The meaning of Memorial Day is sometimes easily lost in the midst of celebrating what is considered the official kick-off for summer. But even among those aware that the last weekend of May has special meaning, confusion can prevail.

The day is set aside to remember the military dead of the nation’s wars, initially begun to commemorate federal soldiers who died in the Civil War.


Veterans know more than anyone except families of the dead, that Memorial Day is not to be celebrated, but observed.

This year, however, some announcements from the U.S. Department of Defense contain cause for some muted and reverent celebration. Here in Terrebonne and Lafourche as well as nationwide, the number of living World War II veterans is rapidly declining. Veterans of the wars in Korea and Vietnam are far more visible and their numbers greater.

All of them – no matter where or when they fought – know the importance of accounting for war dead.


Last week the Department of Defense POW/MIA Accounting Agency announced that the remains of Army Air Forces 2nd Lt. Alvin Beethe of Elk Creek, Nebraska, were positively identified.

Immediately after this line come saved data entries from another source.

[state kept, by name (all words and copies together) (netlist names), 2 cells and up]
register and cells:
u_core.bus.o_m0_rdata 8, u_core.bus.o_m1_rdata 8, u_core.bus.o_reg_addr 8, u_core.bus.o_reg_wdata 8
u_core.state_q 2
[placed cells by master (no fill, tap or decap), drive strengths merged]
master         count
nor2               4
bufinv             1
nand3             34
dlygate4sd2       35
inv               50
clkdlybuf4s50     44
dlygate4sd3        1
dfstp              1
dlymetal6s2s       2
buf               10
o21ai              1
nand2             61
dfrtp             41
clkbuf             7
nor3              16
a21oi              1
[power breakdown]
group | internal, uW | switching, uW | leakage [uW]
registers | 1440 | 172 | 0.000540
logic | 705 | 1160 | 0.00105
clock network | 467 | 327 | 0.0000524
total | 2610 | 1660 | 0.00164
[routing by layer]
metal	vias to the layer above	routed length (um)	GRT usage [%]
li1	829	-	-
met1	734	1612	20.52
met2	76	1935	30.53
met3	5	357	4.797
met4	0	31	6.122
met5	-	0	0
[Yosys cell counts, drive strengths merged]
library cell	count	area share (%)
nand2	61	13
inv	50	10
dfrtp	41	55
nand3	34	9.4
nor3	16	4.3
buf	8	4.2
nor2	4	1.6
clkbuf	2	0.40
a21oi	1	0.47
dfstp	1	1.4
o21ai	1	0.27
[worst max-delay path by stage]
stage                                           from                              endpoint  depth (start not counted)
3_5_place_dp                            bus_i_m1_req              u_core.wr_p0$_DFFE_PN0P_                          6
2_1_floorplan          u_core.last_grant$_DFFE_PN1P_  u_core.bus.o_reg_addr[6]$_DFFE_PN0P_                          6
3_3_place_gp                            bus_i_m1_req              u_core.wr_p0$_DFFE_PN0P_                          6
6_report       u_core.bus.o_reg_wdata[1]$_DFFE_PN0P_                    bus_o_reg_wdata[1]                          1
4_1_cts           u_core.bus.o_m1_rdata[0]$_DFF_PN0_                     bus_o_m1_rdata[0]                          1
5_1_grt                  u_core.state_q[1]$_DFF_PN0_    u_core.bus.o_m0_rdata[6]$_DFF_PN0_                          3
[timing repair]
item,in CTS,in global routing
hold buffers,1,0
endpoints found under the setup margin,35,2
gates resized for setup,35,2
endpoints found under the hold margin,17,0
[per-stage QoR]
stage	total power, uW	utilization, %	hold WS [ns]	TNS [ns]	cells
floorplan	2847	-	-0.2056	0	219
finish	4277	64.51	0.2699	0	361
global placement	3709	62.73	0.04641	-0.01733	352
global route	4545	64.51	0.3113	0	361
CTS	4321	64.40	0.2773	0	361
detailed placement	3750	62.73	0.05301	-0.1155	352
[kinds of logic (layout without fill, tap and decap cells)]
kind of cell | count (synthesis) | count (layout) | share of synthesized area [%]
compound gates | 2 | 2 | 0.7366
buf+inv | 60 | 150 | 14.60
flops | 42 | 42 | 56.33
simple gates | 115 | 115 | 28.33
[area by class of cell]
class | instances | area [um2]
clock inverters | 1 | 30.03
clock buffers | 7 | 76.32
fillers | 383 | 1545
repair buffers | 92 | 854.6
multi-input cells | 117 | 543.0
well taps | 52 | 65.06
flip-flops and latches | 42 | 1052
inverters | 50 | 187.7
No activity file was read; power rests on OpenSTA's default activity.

On Nov. 26, 1944, Beethe, of the 393rd Fighter Squadron, 367th Fighter Group, 9th Air Force, was the pilot of a P-38 Lightning aircraft that failed to return from a bombing mission near Duren, Germany. The crew of another aircraft reported that Beethe’s aircraft crashed near the town of Morschenich. Beethe was reported killed in action and his remains were not recovered.

Following the war, the American Graves Registration Command successfully located Beethe’s crash site.


In 2008 a DOD team traveled to Morschenich and surveyed the purported site. In June 2013 an excavation recovered human remains and aircraft wreckage.

Scientists used DNA analyses which matched his cousin and also his nephew. Beethe will be buried with full honors June 8 at Arlington.

On the same day DOD made another announcement.


Army Cpl. Richard L. Wing, 19, of Toledo, Ohio, missing from the Korean War, was also identified. His outfit, Company H, 5th Cavalry Regiment, 1st Cavalry Division, was deployed north and southeast of the town of Kunu-ri, North Korea and saw fierce fighting. The soldiers were forced to fight through a series of Chinese roadblocks, commonly known as the Gauntlet. Wing was reported missing in action after the battle.

In 1953, returning American soldiers who had been held as POWs reported that Wing was captured by Chinese forces in November 1950 near Kunu-ri, and died of dysentery in a prisoner of war camp known as Camp 5 in Pyokdong, North Korea.

Between 1991 and 1994, North Korea turned over to the U.S. 208 boxes of human remains believed to contain more than 400 U.S. servicemen. Documents accompanying them turned over at that time, indicated that some remains were recovered near the camp.


Identification protocols included the matching of DNA from remains believed those of Wing with his brother. He will be buried at Arlington as well, on June 5. Today, 7,852 Americans remain unaccounted for from the Korean War, and 1,629 from the war in Vietnam. Of the 16 million Americans who served in World War II, more than 400,000 died. Today, more than 73,000 are unaccounted for.

If you are a veteran and are reading this, and these identifications are news to you, we want you to know that we regard the ability to do so a privilege and an honor. And we wish to express our gratitude that regardless of political considerations, the state of otherwise current national affairs, the men and women of the DOD accounting agency tirelessly continue their efforts, embodying the time-honored belief that none of our war dead should be left behind.